(Beginning of RECORDS FOR THE EXERCISE)

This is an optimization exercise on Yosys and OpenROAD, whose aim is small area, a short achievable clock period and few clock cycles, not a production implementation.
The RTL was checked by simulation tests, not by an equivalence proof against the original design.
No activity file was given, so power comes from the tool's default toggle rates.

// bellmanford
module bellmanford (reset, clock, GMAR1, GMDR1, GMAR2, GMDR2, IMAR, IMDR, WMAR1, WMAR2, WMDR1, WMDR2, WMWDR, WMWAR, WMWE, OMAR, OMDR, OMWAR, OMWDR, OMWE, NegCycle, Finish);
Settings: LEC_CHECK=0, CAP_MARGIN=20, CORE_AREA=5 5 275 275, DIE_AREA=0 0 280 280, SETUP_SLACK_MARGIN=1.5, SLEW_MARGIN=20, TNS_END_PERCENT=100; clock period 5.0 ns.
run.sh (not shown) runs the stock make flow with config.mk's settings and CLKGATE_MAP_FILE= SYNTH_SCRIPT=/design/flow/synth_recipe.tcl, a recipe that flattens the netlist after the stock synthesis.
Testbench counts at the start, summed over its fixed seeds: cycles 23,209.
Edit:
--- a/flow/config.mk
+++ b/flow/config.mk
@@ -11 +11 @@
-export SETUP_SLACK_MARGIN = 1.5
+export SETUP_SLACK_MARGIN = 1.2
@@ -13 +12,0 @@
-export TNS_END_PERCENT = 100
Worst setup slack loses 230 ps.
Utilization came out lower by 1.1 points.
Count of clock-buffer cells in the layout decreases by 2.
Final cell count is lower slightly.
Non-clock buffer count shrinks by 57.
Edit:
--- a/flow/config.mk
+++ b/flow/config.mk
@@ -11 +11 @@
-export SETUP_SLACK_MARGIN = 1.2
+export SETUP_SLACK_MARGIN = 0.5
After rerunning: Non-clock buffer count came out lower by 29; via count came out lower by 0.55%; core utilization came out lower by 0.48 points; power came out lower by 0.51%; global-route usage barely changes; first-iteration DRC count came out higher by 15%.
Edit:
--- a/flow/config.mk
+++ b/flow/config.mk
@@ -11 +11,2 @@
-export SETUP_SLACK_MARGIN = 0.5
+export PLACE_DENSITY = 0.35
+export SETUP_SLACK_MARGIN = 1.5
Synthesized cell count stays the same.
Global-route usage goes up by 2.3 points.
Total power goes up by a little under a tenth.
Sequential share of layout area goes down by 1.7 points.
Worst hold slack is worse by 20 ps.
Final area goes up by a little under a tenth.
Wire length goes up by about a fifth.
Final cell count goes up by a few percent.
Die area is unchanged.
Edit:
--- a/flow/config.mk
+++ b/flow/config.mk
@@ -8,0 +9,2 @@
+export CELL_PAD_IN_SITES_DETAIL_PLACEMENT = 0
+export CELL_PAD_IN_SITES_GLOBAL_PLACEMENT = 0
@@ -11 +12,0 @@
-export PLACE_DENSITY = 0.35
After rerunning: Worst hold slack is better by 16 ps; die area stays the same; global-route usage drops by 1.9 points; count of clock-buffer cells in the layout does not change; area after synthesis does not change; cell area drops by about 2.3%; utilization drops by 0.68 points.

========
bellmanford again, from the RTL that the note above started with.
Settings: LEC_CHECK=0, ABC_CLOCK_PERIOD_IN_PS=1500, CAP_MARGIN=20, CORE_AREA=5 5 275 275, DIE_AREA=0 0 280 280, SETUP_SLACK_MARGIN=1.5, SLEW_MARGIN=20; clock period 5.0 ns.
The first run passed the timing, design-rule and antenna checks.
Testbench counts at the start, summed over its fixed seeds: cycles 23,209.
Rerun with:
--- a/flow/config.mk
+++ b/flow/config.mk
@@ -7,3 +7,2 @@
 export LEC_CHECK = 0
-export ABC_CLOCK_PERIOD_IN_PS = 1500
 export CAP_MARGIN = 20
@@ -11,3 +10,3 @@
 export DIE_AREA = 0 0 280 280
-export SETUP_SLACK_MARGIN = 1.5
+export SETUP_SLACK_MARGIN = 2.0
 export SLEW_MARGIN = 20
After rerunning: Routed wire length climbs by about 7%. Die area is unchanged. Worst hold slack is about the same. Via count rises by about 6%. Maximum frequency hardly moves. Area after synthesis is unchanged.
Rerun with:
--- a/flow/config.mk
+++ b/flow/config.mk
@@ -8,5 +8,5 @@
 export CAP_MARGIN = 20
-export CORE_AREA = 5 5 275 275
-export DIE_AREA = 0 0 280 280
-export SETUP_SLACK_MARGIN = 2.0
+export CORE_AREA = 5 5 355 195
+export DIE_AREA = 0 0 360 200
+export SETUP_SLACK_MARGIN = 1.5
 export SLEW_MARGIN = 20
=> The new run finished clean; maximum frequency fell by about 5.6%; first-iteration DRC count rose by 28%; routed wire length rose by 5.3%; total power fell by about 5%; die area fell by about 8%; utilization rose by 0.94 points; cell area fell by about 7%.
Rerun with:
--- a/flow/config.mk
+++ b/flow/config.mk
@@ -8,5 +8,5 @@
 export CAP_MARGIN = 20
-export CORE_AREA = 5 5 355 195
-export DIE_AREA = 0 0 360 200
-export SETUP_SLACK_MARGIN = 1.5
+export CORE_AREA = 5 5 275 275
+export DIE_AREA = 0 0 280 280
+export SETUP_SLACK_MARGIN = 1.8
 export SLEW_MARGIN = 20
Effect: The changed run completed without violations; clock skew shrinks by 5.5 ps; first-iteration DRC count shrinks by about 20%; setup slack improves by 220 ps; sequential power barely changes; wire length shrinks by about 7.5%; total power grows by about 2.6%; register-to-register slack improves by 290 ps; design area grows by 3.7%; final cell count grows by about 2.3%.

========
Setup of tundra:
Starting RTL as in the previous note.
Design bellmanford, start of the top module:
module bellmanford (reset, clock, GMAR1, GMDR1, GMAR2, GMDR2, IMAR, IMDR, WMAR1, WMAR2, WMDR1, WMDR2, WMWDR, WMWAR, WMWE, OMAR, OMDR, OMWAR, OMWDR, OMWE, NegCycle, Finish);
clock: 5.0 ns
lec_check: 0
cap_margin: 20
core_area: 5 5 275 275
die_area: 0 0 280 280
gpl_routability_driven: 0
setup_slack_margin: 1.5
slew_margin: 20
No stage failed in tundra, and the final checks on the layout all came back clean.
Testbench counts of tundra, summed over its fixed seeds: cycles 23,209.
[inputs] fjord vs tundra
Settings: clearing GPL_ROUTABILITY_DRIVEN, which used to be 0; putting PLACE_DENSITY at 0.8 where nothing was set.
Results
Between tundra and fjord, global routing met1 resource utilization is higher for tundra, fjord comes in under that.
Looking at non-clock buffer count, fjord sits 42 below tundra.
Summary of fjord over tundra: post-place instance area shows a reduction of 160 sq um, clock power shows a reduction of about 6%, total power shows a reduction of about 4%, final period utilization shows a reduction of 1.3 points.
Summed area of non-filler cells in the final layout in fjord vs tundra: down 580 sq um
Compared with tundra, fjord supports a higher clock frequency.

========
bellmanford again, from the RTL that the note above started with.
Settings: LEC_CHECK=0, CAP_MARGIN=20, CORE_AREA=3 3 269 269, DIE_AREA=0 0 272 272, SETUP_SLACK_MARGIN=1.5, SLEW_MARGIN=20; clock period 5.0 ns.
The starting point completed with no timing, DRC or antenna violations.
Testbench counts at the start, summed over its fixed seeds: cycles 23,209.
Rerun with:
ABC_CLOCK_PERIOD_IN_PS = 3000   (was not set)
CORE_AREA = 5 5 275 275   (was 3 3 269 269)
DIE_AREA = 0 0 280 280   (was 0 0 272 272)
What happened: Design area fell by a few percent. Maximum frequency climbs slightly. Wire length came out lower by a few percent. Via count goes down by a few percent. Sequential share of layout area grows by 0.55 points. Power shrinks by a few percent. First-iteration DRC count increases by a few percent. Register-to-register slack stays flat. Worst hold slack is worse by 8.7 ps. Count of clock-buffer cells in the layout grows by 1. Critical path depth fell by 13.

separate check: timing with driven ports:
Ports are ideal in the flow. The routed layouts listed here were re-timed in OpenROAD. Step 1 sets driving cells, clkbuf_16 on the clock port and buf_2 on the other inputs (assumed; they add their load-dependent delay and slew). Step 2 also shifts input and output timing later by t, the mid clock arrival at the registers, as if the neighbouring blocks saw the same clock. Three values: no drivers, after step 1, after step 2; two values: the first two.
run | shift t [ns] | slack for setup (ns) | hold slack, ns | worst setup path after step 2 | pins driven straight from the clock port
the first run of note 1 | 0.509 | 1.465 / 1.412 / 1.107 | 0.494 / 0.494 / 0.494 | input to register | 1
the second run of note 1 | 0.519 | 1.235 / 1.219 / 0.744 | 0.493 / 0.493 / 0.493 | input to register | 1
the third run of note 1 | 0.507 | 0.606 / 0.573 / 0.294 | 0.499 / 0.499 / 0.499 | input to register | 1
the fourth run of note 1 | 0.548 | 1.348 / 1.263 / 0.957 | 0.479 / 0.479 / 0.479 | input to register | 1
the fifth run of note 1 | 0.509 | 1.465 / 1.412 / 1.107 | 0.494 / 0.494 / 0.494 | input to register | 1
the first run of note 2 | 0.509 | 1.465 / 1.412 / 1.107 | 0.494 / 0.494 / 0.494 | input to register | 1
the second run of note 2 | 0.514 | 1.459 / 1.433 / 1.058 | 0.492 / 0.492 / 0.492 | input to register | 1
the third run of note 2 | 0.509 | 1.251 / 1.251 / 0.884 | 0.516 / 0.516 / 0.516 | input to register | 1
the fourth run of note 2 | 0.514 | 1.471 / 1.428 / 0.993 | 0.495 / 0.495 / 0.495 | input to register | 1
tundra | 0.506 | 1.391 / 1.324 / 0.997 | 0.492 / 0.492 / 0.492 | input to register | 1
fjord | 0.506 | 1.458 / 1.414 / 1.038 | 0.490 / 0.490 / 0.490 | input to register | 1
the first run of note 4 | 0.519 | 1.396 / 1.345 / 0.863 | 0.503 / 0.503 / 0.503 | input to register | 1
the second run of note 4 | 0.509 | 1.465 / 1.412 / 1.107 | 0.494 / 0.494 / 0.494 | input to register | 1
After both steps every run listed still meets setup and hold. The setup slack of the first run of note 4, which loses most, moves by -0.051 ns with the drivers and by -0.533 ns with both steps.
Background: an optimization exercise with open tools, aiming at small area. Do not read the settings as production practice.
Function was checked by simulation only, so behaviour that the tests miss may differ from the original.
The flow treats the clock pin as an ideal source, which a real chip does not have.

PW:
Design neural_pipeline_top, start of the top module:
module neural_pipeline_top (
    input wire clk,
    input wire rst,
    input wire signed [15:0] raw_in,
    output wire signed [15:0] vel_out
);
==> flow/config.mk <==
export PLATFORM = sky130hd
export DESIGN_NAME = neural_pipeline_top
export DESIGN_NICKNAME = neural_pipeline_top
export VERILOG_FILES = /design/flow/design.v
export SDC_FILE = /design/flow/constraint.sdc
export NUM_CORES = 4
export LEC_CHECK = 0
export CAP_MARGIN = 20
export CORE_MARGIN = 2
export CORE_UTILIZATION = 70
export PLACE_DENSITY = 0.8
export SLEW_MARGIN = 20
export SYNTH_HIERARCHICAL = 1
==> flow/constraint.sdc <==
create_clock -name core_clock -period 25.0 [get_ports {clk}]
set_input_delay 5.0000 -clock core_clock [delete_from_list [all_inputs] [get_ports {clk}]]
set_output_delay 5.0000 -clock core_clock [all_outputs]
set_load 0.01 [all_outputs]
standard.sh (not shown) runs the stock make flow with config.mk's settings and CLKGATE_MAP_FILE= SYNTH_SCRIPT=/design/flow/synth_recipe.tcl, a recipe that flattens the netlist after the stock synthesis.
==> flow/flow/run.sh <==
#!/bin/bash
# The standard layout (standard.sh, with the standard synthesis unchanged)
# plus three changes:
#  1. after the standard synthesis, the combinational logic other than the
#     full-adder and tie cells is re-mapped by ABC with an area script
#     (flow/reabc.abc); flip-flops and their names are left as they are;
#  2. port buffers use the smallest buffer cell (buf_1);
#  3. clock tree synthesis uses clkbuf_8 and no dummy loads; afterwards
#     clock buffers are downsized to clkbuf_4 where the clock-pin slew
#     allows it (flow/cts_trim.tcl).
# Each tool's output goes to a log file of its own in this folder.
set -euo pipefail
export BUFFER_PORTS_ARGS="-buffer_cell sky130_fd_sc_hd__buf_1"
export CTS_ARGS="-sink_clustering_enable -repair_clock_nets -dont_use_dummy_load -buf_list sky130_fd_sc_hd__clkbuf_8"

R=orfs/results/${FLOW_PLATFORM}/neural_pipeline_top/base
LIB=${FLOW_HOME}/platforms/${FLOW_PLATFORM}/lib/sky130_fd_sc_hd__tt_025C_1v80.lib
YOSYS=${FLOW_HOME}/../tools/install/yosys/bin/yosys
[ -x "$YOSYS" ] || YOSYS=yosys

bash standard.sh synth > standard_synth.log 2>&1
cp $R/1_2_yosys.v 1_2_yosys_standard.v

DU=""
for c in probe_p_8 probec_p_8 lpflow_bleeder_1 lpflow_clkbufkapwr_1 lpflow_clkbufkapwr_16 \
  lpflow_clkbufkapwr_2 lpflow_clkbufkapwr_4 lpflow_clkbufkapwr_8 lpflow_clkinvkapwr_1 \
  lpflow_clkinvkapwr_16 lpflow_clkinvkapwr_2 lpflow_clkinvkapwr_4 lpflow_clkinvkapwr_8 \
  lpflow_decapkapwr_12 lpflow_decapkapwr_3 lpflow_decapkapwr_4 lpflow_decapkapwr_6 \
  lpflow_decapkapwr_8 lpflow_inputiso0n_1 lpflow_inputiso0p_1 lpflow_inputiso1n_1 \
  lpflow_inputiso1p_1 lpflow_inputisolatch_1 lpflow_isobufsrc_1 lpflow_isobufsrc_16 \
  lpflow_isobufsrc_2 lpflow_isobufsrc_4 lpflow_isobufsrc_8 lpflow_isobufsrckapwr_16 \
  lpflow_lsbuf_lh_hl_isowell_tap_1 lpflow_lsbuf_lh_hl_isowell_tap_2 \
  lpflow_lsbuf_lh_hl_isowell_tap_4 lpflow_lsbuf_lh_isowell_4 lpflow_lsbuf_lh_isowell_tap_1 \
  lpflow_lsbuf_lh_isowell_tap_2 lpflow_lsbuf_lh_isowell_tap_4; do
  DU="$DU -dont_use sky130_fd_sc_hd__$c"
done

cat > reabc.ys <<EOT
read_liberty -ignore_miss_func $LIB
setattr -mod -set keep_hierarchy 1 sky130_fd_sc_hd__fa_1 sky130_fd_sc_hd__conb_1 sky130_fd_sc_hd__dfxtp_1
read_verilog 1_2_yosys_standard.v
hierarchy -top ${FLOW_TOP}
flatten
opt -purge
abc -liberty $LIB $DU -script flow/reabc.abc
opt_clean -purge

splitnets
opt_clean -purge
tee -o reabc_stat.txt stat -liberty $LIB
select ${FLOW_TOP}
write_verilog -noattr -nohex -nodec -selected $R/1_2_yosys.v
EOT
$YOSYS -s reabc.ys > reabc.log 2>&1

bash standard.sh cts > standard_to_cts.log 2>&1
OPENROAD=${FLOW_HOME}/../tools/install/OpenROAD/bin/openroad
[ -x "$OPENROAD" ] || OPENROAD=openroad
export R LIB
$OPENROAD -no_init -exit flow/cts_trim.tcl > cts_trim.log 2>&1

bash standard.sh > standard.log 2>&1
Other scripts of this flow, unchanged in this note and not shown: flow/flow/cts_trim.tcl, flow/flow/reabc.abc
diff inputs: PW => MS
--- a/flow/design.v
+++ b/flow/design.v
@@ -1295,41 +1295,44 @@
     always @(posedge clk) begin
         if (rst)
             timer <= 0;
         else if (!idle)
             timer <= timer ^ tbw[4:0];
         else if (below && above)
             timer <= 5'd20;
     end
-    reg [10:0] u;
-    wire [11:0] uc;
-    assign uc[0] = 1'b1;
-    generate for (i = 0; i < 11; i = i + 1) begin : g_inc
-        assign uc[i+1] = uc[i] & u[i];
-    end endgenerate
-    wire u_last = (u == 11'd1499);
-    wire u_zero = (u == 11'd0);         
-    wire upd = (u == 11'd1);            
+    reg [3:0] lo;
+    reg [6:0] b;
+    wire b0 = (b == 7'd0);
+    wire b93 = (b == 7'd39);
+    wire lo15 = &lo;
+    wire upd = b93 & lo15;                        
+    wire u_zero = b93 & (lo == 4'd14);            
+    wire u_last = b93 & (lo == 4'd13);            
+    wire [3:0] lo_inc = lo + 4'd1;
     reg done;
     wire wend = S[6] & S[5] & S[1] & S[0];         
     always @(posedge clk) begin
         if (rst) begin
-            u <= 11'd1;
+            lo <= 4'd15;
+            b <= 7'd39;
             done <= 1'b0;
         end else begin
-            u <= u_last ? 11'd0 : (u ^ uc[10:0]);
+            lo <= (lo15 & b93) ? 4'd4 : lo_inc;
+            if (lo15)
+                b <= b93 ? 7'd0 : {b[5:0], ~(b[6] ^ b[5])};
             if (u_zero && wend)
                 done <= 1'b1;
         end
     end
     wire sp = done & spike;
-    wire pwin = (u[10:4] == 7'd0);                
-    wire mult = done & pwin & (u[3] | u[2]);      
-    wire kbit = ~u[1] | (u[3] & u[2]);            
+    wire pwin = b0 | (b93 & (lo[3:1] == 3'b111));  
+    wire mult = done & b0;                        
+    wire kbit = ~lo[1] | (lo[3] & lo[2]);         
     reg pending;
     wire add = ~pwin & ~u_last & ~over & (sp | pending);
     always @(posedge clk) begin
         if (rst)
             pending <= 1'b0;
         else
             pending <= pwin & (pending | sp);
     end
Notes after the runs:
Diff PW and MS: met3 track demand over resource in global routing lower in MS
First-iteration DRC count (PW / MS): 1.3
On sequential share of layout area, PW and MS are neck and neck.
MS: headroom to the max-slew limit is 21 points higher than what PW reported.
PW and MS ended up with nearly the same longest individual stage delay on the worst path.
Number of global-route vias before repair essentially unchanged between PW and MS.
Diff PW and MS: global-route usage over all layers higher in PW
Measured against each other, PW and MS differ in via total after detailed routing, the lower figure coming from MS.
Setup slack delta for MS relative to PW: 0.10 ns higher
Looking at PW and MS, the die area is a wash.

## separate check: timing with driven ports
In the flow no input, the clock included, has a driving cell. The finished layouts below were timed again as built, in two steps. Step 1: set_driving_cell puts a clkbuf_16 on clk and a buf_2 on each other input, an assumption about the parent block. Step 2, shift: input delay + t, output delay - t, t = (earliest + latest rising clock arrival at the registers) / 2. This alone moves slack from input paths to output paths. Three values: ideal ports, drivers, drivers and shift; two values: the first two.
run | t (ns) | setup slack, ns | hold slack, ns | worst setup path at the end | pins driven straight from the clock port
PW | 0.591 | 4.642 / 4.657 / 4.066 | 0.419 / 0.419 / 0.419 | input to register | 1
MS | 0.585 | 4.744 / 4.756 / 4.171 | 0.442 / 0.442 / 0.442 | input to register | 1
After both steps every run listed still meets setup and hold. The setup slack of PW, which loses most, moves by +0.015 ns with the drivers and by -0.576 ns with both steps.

(End of RECORDS FOR THE EXERCISE)

* [GOAL OF THE EXERCISE]:
Each line of the data above containing the string "tests" is to be copied.

* [WRITTEN SOLUTION]:
The RTL was checked by simulation tests, not by an equivalence proof against the original design.
Function was checked by simulation only, so behaviour that the tests miss may differ from the original.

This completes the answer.